═════ Study material

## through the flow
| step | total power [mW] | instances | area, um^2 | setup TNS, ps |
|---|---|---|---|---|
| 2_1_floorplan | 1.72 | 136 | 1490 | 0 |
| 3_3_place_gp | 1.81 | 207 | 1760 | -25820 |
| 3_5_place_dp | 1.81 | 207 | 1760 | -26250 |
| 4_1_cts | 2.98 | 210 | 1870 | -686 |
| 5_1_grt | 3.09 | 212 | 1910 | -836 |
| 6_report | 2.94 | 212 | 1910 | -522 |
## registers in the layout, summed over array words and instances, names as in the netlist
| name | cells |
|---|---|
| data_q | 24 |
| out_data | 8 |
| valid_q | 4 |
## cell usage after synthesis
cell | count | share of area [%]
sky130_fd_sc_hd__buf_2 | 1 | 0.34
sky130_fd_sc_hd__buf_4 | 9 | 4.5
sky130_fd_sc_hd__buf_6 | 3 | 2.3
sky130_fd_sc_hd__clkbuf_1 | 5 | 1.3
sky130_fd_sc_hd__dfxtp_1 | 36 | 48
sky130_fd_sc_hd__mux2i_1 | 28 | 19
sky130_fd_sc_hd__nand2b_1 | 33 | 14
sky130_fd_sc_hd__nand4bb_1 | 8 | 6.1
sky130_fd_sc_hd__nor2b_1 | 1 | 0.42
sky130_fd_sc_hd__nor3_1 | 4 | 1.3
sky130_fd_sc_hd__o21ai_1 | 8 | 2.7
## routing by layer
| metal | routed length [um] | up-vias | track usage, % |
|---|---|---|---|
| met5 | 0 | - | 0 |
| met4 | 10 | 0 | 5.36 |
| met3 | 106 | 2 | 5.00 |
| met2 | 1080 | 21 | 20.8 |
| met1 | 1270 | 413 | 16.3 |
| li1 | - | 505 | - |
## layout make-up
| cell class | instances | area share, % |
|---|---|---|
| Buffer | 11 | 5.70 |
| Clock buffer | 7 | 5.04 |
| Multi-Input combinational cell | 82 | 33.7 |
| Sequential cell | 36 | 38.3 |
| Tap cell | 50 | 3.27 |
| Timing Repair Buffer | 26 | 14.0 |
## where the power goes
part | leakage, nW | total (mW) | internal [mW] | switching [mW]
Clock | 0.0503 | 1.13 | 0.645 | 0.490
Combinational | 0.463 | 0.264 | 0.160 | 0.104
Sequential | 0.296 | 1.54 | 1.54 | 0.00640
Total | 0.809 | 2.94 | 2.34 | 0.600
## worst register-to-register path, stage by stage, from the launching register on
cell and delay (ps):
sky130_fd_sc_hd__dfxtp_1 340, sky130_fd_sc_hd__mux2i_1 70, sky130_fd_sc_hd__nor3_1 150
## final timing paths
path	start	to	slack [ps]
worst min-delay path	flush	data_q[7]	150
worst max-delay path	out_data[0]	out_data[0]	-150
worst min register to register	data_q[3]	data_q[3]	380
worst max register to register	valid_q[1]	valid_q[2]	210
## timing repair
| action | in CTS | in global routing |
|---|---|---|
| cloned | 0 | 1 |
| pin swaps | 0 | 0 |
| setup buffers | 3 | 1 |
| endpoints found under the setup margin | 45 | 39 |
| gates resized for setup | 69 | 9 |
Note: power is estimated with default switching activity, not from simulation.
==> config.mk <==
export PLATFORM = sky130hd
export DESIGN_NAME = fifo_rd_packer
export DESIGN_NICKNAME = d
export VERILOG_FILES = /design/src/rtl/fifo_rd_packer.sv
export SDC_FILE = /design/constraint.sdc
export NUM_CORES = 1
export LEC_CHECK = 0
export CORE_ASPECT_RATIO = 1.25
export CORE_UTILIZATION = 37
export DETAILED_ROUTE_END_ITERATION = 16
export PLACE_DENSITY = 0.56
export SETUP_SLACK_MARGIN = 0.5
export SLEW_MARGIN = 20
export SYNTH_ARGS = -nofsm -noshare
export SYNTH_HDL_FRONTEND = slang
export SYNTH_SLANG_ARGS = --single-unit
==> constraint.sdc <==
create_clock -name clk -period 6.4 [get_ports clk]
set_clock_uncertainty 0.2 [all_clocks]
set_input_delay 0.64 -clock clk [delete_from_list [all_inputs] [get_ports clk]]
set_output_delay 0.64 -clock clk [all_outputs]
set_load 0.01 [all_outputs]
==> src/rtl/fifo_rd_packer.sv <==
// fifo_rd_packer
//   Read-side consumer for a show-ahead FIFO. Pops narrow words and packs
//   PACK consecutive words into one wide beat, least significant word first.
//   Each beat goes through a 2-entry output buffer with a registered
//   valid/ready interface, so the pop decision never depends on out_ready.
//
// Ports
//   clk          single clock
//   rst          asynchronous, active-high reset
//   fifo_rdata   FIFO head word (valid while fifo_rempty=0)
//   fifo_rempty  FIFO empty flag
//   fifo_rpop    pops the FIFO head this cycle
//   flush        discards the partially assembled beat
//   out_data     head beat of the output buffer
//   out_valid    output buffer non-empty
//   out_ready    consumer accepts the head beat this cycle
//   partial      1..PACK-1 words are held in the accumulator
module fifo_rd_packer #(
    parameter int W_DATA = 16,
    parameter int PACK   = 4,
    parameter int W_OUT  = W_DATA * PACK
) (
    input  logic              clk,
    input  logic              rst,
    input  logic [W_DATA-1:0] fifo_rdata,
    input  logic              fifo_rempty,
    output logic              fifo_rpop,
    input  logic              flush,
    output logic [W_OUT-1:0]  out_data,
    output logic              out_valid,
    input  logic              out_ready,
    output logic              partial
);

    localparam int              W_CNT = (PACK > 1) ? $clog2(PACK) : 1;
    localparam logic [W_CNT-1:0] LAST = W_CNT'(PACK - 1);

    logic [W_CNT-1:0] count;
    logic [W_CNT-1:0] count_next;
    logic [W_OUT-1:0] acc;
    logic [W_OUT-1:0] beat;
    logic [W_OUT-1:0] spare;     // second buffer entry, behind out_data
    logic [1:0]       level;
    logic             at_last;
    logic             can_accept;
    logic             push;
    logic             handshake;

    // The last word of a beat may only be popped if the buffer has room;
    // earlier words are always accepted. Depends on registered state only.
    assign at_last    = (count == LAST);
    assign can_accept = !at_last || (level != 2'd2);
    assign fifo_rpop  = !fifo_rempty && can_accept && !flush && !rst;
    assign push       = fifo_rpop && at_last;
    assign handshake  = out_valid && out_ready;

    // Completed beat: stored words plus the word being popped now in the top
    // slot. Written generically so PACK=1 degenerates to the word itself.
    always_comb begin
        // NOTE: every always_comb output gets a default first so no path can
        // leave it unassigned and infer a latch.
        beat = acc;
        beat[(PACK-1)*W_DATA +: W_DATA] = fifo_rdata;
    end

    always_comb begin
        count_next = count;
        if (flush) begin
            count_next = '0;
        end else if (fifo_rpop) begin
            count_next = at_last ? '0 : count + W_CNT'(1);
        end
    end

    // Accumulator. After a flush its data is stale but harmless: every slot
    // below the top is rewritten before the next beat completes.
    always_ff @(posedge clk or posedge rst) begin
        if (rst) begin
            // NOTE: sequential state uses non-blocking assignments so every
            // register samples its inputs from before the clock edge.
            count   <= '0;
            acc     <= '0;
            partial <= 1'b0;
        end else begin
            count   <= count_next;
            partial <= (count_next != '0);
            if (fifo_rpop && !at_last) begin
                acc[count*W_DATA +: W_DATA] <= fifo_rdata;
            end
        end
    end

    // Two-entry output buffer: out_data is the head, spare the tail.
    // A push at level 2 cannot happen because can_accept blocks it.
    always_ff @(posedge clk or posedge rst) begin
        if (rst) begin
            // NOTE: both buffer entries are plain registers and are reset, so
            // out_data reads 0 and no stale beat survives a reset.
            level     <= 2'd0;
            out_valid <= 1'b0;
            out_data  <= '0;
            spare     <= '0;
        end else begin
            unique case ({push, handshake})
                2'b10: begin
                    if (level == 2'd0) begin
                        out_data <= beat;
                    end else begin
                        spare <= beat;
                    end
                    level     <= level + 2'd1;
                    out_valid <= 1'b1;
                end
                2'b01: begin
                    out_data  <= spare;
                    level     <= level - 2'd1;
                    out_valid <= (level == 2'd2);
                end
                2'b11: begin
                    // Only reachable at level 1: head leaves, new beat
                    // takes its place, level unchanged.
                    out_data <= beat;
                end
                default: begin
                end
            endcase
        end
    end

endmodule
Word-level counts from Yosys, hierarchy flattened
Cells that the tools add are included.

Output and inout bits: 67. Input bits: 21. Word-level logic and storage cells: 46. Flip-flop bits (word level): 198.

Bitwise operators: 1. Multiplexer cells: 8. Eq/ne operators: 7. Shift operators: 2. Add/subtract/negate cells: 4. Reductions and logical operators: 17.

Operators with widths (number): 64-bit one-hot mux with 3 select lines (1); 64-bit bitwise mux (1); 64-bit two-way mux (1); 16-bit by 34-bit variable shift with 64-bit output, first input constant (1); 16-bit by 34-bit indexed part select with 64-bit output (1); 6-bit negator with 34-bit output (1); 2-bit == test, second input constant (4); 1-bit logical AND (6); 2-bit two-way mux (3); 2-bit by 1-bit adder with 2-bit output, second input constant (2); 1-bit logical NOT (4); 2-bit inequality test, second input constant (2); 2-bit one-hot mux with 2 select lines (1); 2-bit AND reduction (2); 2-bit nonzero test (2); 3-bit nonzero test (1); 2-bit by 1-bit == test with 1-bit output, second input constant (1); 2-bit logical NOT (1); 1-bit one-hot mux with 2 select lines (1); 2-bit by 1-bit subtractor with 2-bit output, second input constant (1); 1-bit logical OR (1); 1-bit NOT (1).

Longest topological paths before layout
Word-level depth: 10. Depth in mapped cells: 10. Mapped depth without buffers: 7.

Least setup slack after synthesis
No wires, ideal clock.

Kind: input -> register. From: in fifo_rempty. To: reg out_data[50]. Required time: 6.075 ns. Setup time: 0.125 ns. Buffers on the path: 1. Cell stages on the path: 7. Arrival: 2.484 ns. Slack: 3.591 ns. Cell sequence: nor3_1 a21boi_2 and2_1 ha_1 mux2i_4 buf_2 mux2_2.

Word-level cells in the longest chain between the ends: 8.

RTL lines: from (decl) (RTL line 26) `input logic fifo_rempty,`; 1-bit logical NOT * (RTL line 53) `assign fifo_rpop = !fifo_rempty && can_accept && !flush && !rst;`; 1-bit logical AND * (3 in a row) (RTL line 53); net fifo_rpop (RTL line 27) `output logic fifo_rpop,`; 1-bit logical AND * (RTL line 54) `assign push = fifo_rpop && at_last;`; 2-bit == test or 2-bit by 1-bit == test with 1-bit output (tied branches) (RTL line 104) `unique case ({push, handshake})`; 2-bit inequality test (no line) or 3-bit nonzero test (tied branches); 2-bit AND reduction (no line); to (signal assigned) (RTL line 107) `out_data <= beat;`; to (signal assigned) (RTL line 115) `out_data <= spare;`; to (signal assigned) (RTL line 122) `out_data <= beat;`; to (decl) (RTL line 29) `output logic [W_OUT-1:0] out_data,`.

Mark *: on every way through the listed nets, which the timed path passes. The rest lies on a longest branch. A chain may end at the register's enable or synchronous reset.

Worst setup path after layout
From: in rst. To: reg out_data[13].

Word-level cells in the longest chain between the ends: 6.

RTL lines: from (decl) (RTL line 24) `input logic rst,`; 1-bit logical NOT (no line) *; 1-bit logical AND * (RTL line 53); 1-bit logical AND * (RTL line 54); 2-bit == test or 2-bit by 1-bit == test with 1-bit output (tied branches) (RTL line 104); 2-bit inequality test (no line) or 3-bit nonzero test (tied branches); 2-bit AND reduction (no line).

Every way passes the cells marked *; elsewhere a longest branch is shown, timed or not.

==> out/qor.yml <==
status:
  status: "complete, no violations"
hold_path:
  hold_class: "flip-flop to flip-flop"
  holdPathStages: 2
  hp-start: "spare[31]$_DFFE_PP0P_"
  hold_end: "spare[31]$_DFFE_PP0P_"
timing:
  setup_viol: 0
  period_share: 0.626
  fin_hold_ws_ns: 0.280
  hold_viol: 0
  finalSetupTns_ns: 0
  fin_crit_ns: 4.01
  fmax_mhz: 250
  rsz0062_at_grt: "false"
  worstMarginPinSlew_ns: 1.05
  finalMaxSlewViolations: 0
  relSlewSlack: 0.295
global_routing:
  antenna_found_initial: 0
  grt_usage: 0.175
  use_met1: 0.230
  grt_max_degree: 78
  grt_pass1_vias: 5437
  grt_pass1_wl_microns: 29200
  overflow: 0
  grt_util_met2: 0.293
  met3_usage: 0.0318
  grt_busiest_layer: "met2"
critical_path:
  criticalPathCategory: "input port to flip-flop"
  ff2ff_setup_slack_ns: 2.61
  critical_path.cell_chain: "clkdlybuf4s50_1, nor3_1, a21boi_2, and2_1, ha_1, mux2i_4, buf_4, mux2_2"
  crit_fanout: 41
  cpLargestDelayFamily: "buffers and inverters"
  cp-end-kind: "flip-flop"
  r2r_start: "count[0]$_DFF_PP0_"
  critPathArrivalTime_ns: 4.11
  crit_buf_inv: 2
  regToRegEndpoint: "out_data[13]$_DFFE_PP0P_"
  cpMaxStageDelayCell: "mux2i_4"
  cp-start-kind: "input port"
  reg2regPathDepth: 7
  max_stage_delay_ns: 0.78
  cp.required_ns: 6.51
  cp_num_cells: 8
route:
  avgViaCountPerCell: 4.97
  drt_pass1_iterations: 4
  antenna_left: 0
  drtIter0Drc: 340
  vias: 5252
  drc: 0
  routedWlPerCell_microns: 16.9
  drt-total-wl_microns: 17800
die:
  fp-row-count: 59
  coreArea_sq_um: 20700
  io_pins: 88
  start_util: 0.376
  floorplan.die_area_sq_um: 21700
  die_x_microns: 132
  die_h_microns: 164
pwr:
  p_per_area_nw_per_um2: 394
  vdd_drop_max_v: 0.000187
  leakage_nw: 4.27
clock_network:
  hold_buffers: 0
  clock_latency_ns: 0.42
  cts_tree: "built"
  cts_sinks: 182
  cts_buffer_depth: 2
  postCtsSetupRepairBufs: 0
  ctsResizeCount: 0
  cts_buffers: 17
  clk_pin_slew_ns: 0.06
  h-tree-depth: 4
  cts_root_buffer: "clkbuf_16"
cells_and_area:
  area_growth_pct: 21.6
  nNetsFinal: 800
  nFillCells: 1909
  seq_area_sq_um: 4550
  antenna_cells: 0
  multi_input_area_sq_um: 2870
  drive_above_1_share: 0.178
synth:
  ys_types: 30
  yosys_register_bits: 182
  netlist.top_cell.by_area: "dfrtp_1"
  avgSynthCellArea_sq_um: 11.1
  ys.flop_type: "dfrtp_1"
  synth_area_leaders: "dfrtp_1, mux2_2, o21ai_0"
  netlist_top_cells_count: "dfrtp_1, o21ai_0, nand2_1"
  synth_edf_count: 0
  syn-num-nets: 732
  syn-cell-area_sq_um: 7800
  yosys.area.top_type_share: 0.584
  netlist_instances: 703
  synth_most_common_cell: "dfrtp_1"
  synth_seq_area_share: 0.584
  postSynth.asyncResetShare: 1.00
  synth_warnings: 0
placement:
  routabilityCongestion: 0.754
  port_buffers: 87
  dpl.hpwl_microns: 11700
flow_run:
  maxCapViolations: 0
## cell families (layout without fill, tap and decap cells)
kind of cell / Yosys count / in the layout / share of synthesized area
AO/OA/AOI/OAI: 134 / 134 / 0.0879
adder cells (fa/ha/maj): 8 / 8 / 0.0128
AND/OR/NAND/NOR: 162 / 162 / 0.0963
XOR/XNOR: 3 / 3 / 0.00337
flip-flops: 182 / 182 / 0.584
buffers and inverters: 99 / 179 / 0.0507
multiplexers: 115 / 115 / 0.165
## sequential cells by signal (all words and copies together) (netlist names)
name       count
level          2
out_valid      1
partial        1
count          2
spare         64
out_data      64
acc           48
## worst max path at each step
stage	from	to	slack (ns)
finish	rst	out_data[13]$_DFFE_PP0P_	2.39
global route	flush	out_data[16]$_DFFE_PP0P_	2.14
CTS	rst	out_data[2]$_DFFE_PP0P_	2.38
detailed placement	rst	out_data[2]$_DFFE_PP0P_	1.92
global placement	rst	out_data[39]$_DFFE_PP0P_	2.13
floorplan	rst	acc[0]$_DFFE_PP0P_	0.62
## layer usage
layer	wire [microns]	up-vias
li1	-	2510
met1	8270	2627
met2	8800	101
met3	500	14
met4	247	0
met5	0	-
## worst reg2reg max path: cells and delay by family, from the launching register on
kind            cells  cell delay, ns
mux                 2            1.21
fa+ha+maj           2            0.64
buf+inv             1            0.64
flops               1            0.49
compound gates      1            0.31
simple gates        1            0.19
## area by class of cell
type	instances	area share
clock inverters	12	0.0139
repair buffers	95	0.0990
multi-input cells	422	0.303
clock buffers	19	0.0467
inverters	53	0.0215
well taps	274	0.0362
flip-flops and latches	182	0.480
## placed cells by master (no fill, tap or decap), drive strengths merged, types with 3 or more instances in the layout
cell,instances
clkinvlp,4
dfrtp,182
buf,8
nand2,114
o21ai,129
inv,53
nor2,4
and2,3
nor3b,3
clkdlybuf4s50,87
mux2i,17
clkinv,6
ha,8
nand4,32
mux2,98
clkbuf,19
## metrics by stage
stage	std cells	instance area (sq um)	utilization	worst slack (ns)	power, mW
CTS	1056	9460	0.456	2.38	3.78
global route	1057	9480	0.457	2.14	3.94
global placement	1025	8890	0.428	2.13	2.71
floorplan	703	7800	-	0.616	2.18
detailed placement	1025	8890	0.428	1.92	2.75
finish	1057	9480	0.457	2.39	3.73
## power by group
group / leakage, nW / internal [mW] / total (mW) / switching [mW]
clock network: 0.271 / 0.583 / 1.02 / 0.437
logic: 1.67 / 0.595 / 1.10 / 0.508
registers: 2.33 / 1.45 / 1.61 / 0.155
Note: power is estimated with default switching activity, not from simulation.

══════════

Starting with the line with "sky130_fd_sc_hd__nor3_1 | 4 | 1.3" above and going on through the line with "Sequential | 0.296 | 1.54 | 1.54 | 0.00640", transcribe every line exactly, both ends included, and add nothing.

Solution for this problem:
sky130_fd_sc_hd__nor3_1 | 4 | 1.3
sky130_fd_sc_hd__o21ai_1 | 8 | 2.7
## routing by layer
| metal | routed length [um] | up-vias | track usage, % |
|---|---|---|---|
| met5 | 0 | - | 0 |
| met4 | 10 | 0 | 5.36 |
| met3 | 106 | 2 | 5.00 |
| met2 | 1080 | 21 | 20.8 |
| met1 | 1270 | 413 | 16.3 |
| li1 | - | 505 | - |
## layout make-up
| cell class | instances | area share, % |
|---|---|---|
| Buffer | 11 | 5.70 |
| Clock buffer | 7 | 5.04 |
| Multi-Input combinational cell | 82 | 33.7 |
| Sequential cell | 36 | 38.3 |
| Tap cell | 50 | 3.27 |
| Timing Repair Buffer | 26 | 14.0 |
## where the power goes
part | leakage, nW | total (mW) | internal [mW] | switching [mW]
Clock | 0.0503 | 1.13 | 0.645 | 0.490
Combinational | 0.463 | 0.264 | 0.160 | 0.104
Sequential | 0.296 | 1.54 | 1.54 | 0.00640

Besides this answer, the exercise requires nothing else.